Oregon Country, Verwaltungsgebiet im Pazifischen Nordwesten, Vereinigte Staaten und Kanada
Das Oregon Country war ein Verwaltungsgebiet im pazifischen Nordwesten, das sich vom Stillen Ozean bis zu den Rocky Mountains erstreckte und Teile des heutigen Kanada und der Vereinigten Staaten umfasste. Dieses weitläufige Territorium lag zwischen dem 42. und 54. Breitengrad und deckte weite Küstenebenen, dichte Wälder und Hochgebirge ab.
Großbritannien und die Vereinigten Staaten verwalteten das Gebiet ab 1818 gemeinsam, bis der Oregon-Vertrag von 1846 den 49. Breitengrad als Grenze festlegte.
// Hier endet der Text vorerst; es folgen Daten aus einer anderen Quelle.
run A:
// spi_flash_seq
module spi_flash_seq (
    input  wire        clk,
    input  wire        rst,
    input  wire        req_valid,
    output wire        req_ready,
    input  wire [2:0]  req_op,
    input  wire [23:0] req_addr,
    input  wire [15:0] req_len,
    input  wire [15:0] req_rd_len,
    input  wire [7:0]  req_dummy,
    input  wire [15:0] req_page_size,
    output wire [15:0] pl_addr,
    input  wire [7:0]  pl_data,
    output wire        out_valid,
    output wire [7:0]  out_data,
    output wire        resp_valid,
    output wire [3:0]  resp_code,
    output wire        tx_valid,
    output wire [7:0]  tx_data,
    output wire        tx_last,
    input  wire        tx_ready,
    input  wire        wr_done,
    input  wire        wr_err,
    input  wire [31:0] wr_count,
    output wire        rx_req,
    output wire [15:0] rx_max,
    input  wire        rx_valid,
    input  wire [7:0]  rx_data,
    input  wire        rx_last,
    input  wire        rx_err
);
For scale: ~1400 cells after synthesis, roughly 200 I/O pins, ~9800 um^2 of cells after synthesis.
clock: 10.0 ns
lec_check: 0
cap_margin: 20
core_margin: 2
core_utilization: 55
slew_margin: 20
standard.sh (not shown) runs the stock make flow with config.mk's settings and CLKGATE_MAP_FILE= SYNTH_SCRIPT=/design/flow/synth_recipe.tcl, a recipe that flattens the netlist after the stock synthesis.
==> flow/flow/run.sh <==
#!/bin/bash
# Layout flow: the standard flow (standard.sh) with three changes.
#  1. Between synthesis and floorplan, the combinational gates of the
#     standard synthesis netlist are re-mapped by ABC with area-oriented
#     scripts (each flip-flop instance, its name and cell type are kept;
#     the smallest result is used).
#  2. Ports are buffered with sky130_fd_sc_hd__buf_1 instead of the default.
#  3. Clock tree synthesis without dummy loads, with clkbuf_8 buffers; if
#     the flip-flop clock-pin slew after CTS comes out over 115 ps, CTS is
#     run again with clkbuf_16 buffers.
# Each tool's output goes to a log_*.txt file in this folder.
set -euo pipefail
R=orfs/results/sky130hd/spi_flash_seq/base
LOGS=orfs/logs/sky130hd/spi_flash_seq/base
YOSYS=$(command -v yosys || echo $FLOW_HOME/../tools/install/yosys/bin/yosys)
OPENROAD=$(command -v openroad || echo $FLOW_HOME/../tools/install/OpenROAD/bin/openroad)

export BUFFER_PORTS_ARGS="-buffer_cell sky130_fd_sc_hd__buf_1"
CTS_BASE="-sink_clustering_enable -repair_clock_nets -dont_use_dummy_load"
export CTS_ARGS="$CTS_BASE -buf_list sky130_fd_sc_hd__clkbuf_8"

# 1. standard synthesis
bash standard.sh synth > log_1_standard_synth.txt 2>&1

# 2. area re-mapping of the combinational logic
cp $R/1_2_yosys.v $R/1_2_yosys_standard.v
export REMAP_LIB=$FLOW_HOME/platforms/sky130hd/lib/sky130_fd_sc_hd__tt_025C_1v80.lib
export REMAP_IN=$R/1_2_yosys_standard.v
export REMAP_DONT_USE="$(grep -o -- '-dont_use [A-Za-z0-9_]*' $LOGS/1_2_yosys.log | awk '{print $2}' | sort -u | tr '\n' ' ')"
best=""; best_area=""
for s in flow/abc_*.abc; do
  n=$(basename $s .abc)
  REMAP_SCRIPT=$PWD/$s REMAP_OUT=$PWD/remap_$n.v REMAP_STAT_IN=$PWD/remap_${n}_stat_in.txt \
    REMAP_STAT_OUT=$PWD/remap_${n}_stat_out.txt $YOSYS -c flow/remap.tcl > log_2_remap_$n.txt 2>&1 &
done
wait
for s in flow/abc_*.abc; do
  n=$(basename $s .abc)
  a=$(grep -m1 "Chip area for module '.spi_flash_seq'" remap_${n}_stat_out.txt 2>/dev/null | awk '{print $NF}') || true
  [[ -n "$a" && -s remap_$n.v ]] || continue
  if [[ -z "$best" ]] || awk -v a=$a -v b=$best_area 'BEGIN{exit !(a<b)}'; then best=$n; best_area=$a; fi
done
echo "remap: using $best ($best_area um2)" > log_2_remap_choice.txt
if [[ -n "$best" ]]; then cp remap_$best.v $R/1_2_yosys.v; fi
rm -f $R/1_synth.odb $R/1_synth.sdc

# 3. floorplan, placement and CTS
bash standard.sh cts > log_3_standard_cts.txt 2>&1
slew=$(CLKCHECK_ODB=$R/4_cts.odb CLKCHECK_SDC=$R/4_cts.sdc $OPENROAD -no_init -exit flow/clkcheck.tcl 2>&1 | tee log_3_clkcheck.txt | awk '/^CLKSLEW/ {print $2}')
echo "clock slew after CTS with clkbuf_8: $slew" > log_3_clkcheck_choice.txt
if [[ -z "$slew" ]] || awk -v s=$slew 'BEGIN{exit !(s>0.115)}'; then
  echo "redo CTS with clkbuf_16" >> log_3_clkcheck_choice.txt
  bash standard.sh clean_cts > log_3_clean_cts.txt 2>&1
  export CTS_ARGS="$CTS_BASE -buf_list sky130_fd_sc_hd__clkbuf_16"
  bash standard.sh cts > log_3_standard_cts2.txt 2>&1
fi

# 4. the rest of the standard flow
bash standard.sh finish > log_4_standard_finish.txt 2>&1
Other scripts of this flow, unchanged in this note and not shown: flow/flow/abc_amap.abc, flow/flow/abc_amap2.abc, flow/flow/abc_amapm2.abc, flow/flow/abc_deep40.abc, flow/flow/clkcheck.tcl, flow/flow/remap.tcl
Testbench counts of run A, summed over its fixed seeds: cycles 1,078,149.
What follows belongs to an exercise in optimizing a design on an open flow for small area; a production flow would make more cautious choices. Function was checked by simulation only, so behaviour that the tests miss may differ from the original. Power and IR drop assume default switching activity.

$ cat flow/run.sh
#!/bin/bash
# Layout flow: the standard ORFS flow with changes that only save cell
# area:
#  - the port buffers are the smallest buffer cell (one per port, as the
#    standard flow places them),
#  - clock tree synthesis uses clkbuf_8 with tighter sink clusters and no
#    dummy loads,
#  - after global routing, gates off the critical paths are downsized.
set -euo pipefail
export BUFFER_PORTS_ARGS="-buffer_cell sky130_fd_sc_hd__buf_1"
export CTS_ARGS="-sink_clustering_enable -repair_clock_nets -dont_use_dummy_load -sink_clustering_size 15 -sink_clustering_max_diameter 80 -buf_list sky130_fd_sc_hd__clkbuf_8"
export RECOVER_POWER=100
bash standard.sh finish > standard_flow.log 2>&1
$ cat standard.sh
#!/bin/bash
# synth_recipe.tcl (not shown) runs the flow's synth.tcl, then flattens the netlist and writes it again
# the make line also repeats each setting of config.mk as NAME=value (left out here)
make -C /OpenROAD-flow-scripts/flow DESIGN_CONFIG=/design/flow/config.mk WORK_HOME=/design/flow/orfs CLKGATE_MAP_FILE= SYNTH_SCRIPT=/design/flow/synth_recipe.tcl "${@:-finish}"
$ cat config.mk
export PLATFORM = sky130hd
export DESIGN_NAME = qspi_core
export DESIGN_NICKNAME = qspi_core
export VERILOG_FILES = /design/flow/design.v
export SDC_FILE = /design/flow/constraint.sdc
export NUM_CORES = 4
export LEC_CHECK = 0
export CAP_MARGIN = 20
export CORE_AREA = 6 6 354 354
export DIE_AREA = 0 0 360 360
export SLEW_MARGIN = 20
export SYNTH_HIERARCHICAL = 1
export SYNTH_MINIMUM_KEEP_SIZE = 0
$ cat constraint.sdc
create_clock -name core_clock -period 5.0 [get_ports {clk}]
set_input_delay 1.0000 -clock core_clock [delete_from_list [all_inputs] [get_ports {clk}]]
set_output_delay 1.0000 -clock core_clock [all_outputs]
set_load 0.01 [all_outputs]
$ cat design.v
module qspi_core (
    input  wire           clk,
    input  wire           rst,
    input  wire           cs_raw,
    input  wire           clk_raw,
    input  wire [3:0]     dq_in,
    output wire [3:0]     dq_out,
    output wire           dq_oe,
    output wire           dir_out,
    input  wire [7:0]     p_valid,
    input  wire [1023:0]  p_pkt,
    input  wire [39:0]    p_bc,
    output wire [7:0]     ack,
    output wire [127:0]   pkt_out,
    output wire [4:0]     bc_out,
    output wire [3:0]     flags_out,
    output wire [7:0]     valid,
    input  wire [7:0]     p_ready,
    output wire           rx_ready
);
    reg cs_ff0, cs_ff1, cs_prev;
    reg clk_ff0, clk_ff1, clk_prev;
    always @(posedge clk) begin
        if (rst) begin
            cs_ff0   <= 1'b1;
            cs_ff1   <= 1'b1;
            cs_prev  <= 1'b1;
            clk_ff0  <= 1'b0;
            clk_ff1  <= 1'b0;
            clk_prev <= 1'b0;
        end else begin
            cs_ff0   <= cs_raw;
            cs_ff1   <= cs_ff0;
            cs_prev  <= cs_ff1;
            clk_ff0  <= clk_raw;
            clk_ff1  <= clk_ff0;
            clk_prev <= clk_ff1;
        end
    end
    wire cs_s     = cs_ff1;
    wire cs_fall  =  cs_prev & ~cs_ff1;
    wire cs_rise  = ~cs_prev &  cs_ff1;
    wire clk_rise = ~clk_prev &  clk_ff1;
    wire clk_fall =  clk_prev & ~clk_ff1;
    reg [5:0] rx_cnt;
    always @(posedge clk) begin
        if (rst | cs_s)
            rx_cnt <= 6'd62;
        else if (clk_rise)
            rx_cnt <= rx_cnt + 1'b1;
    end
    assign rx_ready = (rx_cnt == 6'd30);
    localparam [3:0] S_START  = 4'd7,
                     S_IDLE   = 4'd0,
                     S_OK     = 4'd1,
                     S_WSD1   = 4'd3,
                     S_WSD2   = 4'd2,
                     S_RECV   = 4'd6,
                     S_HSH    = 4'd4,
                     S_WTXN   = 4'd5,
                     S_SEVT   = 4'd8,
                     S_SNEVT  = 4'd9,
                     S_PEVT   = 4'd11,
                     S_SDATA  = 4'd10,
                     S_SEND   = 4'd12;
    reg [3:0]   fsm;
    reg [2:0]   evt_id;
    reg [127:0] pk;
    reg [127:0] buf_q;
    reg [3:0]   nib;
    reg [3:0]   bc_q;
    wire st_wsd2  = (fsm == S_WSD2);
    wire st_recv  = (fsm == S_RECV);
    wire st_hsh   = (fsm == S_HSH);
    wire st_wtxn  = (fsm == S_WTXN);
    wire st_snevt = (fsm == S_SNEVT);
    wire st_pevt  = (fsm == S_PEVT);
    wire st_sdata = (fsm == S_SDATA);
    wire st_send  = (fsm == S_SEND);
    wire st_wsd   = (fsm == S_WSD1) | st_wsd2;
    reg       any_valid;
    reg [2:0] poll_id;
    integer i;
    always @(*) begin
        any_valid = 1'b0;
        poll_id   = 3'd0;
        for (i = 7; i >= 0; i = i - 1) begin
            if (p_valid[i]) begin
                any_valid = 1'b1;
                poll_id   = i[2:0];
            end
        end
    end
    wire [2:0] dest_id   = pk[126:124];
    wire       ready_eff;
    wire [3:0] rdy_y;
    qspi_aoi22 u_rdy0 (.a1(valid[0]), .a2(p_ready[0]), .b1(valid[1]), .b2(p_ready[1]), .y(rdy_y[0]));
    qspi_aoi22 u_rdy1 (.a1(valid[2]), .a2(p_ready[2]), .b1(valid[3]), .b2(p_ready[3]), .y(rdy_y[1]));
    qspi_aoi22 u_rdy2 (.a1(valid[4]), .a2(p_ready[4]), .b1(valid[5]), .b2(p_ready[5]), .y(rdy_y[2]));
    qspi_aoi22 u_rdy3 (.a1(valid[6]), .a2(p_ready[6]), .b1(valid[7]), .b2(p_ready[7]), .y(rdy_y[3]));
    qspi_nand4 u_rdy  (.a(rdy_y[0]), .b(rdy_y[1]), .c(rdy_y[2]), .d(rdy_y[3]), .y(ready_eff));
    always @(posedge clk) begin
        if (rst) begin
            fsm <= S_START;
        end else begin
            case (fsm)
                S_START: fsm <= S_IDLE;
                S_IDLE: begin
                    if (cs_fall)        fsm <= S_OK;
                    else if (any_valid) fsm <= S_SEVT;
                end
                S_OK:    if (cs_rise) fsm <= S_WSD1;
                S_WSD1:  fsm <= cs_fall ? S_RECV : S_WSD2;
                S_WSD2:  if (cs_fall) fsm <= S_RECV;
                S_RECV:  if (cs_rise) fsm <= S_HSH;
                S_HSH:   if (ready_eff) fsm <= S_WTXN;
                S_WTXN:  if (cs_rise) fsm <= S_IDLE;
                S_SEVT:  if (cs_fall) fsm <= S_SNEVT;
                S_SNEVT: if (cs_rise) fsm <= S_PEVT;
                S_PEVT:  fsm <= S_SDATA;
                S_SDATA: if (cs_fall) fsm <= S_SEND;
                S_SEND:  if (cs_rise) fsm <= S_IDLE;
                default: fsm <= S_IDLE;
            endcase
        end
    end
    always @(posedge clk) begin
        if ((fsm == S_IDLE) & ~cs_fall & any_valid)
            evt_id <= poll_id;
    end
    wire [7:0] evt_sel, ld;
    genvar g;
    generate
        for (g = 0; g < 8; g = g + 1) begin : g_ld
            assign evt_sel[g] = (evt_id == g);
            assign ld[g]      = st_pevt & evt_sel[g];
        end
    endgenerate
    wire rx_sh  = st_recv & clk_rise;
    wire tx_sh  = st_send & clk_fall;
    wire b_sh   = rx_sh | tx_sh;
    wire b_hold = ~(b_sh | st_pevt | st_wsd);
    wire [127:0] b_in = {dq_in & {4{rx_sh}}, buf_q[127:4]};
    wire a_ld   = st_recv & cs_rise & ~rst;
    wire a_hold = ~(st_recv & cs_rise) & ~rst;
    wire [127:0] b_d, a_d;
    generate
        for (g = 0; g < 128; g = g + 1) begin : g_bit
            wire [7:0] pb;
            wire y0, y1, y2, y3;
            assign pb = {p_pkt[7*128 + 4*(31-g/4) + g%4], p_pkt[6*128 + 4*(31-g/4) + g%4],
                         p_pkt[5*128 + 4*(31-g/4) + g%4], p_pkt[4*128 + 4*(31-g/4) + g%4],
                         p_pkt[3*128 + 4*(31-g/4) + g%4], p_pkt[2*128 + 4*(31-g/4) + g%4],
                         p_pkt[1*128 + 4*(31-g/4) + g%4], p_pkt[0*128 + 4*(31-g/4) + g%4]};
            qspi_aoi222 u_y0 (.a1(ld[0]), .a2(pb[0]), .b1(ld[1]), .b2(pb[1]), .c1(ld[2]), .c2(pb[2]), .y(y0));
            qspi_aoi222 u_y1 (.a1(ld[3]), .a2(pb[3]), .b1(ld[4]), .b2(pb[4]), .c1(ld[5]), .c2(pb[5]), .y(y1));
            qspi_aoi222 u_y2 (.a1(ld[6]), .a2(pb[6]), .b1(ld[7]), .b2(pb[7]), .c1(b_sh), .c2(b_in[g]), .y(y2));
            qspi_nand2  u_y3 (.a(b_hold), .b(buf_q[g]), .y(y3));
            qspi_nand4  u_d  (.a(y0), .b(y1), .c(y2), .d(y3), .y(b_d[g]));
            qspi_ao22   u_a  (.a1(a_ld), .a2(buf_q[g]), .b1(a_hold), .b2(pk[g]), .y(a_d[g]));
        end
    endgenerate
    always @(posedge clk) begin
        buf_q <= b_d;
        pk    <= a_d;
    end
    wire n_ld   = st_sdata & ~rst;
    wire n_hold = ~st_sdata & ~rst;
    wire [3:0] bc_d, nib_d;
    generate
        for (g = 0; g < 4; g = g + 1) begin : g_small
            qspi_ao22 u_bc  (.a1(a_ld), .a2(rx_cnt[g+1]), .b1(a_hold), .b2(bc_q[g]), .y(bc_d[g]));
            qspi_ao22 u_nib (.a1(n_ld), .a2(buf_q[8+g]), .b1(n_hold), .b2(nib[g]), .y(nib_d[g]));
        end
    endgenerate
    always @(posedge clk) begin
        bc_q <= bc_d;
        nib  <= nib_d;
    end
    wire [3:0] evt_bc;
    generate
        for (g = 0; g < 4; g = g + 1) begin : g_bc
            wire y0, y1, y2;
            qspi_aoi222 u_y0 (.a1(evt_sel[0]), .a2(p_bc[g]),    .b1(evt_sel[1]), .b2(p_bc[5+g]),
                              .c1(evt_sel[2]), .c2(p_bc[10+g]), .y(y0));
            qspi_aoi222 u_y1 (.a1(evt_sel[3]), .a2(p_bc[15+g]), .b1(evt_sel[4]), .b2(p_bc[20+g]),
                              .c1(evt_sel[5]), .c2(p_bc[25+g]), .y(y1));
            qspi_aoi22  u_y2 (.a1(evt_sel[6]), .a2(p_bc[30+g]), .b1(evt_sel[7]), .b2(p_bc[35+g]), .y(y2));
            qspi_nand3  u_o  (.a(y0), .b(y1), .c(y2), .y(evt_bc[g]));
        end
    endgenerate
    wire [3:0] hdr_hi = st_snevt ? evt_bc : 4'hF;
    wire [3:0] hdr_lo = st_snevt ? {1'b0, evt_id} : ((st_hsh | st_wtxn) ? 4'hF : 4'h0);
    wire [1:0] rc     = {~rx_cnt[1], rx_cnt[0]};   
    wire       k0     = (rc == 2'd0) | ((rc == 2'd1) & clk_prev);
    wire       k2     = (rc == 2'd2) & ~clk_prev;
    wire [3:0] hdr_nib = k0 ? hdr_hi : (k2 ? nib : hdr_lo);
    assign dq_out  = cs_prev ? 4'd0 : (st_send ? buf_q[3:0] : hdr_nib);
    assign dq_oe   = ~(st_wsd2 | st_recv);
    assign dir_out = fsm[3];
    assign pkt_out   = pk;
    assign flags_out = pk[123:120];
    assign bc_out    = {1'b0, bc_q};
    generate
        for (g = 0; g < 8; g = g + 1) begin : g_slot
            assign valid[g] = st_hsh & (dest_id == g);
            assign ack[g]   = ld[g];
        end
    endgenerate
endmodule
Diese Teilung beendete die gemeinsame Kontrolle und verteilte das Land zwischen den beiden Nationen.
Die indigenen Völker entwickelten Handelsnetzwerke in der Region und nutzten das Chinook-Jargon zur Kommunikation zwischen Stämmen und europäischen Siedlern.
Das Gebiet war durch große Flusssysteme geprägt, darunter die Columbia mit ihren Nebenarmen, die als Transportwege dienten und den Handel im gesamten nordwestlichen Raum erleichterten. Besonders an der Küste und entlang der Täler boten diese Wasserläufe die wichtigsten Verbindungen für Reisende und Güter.
Fort Vancouver, das 1824 entstand, war der zentrale Stützpunkt der Hudson's Bay Company und diente als Hauptversorgungsstelle für ein weiträumiges Handelsnetz. Hier kreuzten sich die Wege von Pelzhändlern, einheimischen Stämmen und Siedlern, die auf Ausrüstung und Vorräte angewiesen waren.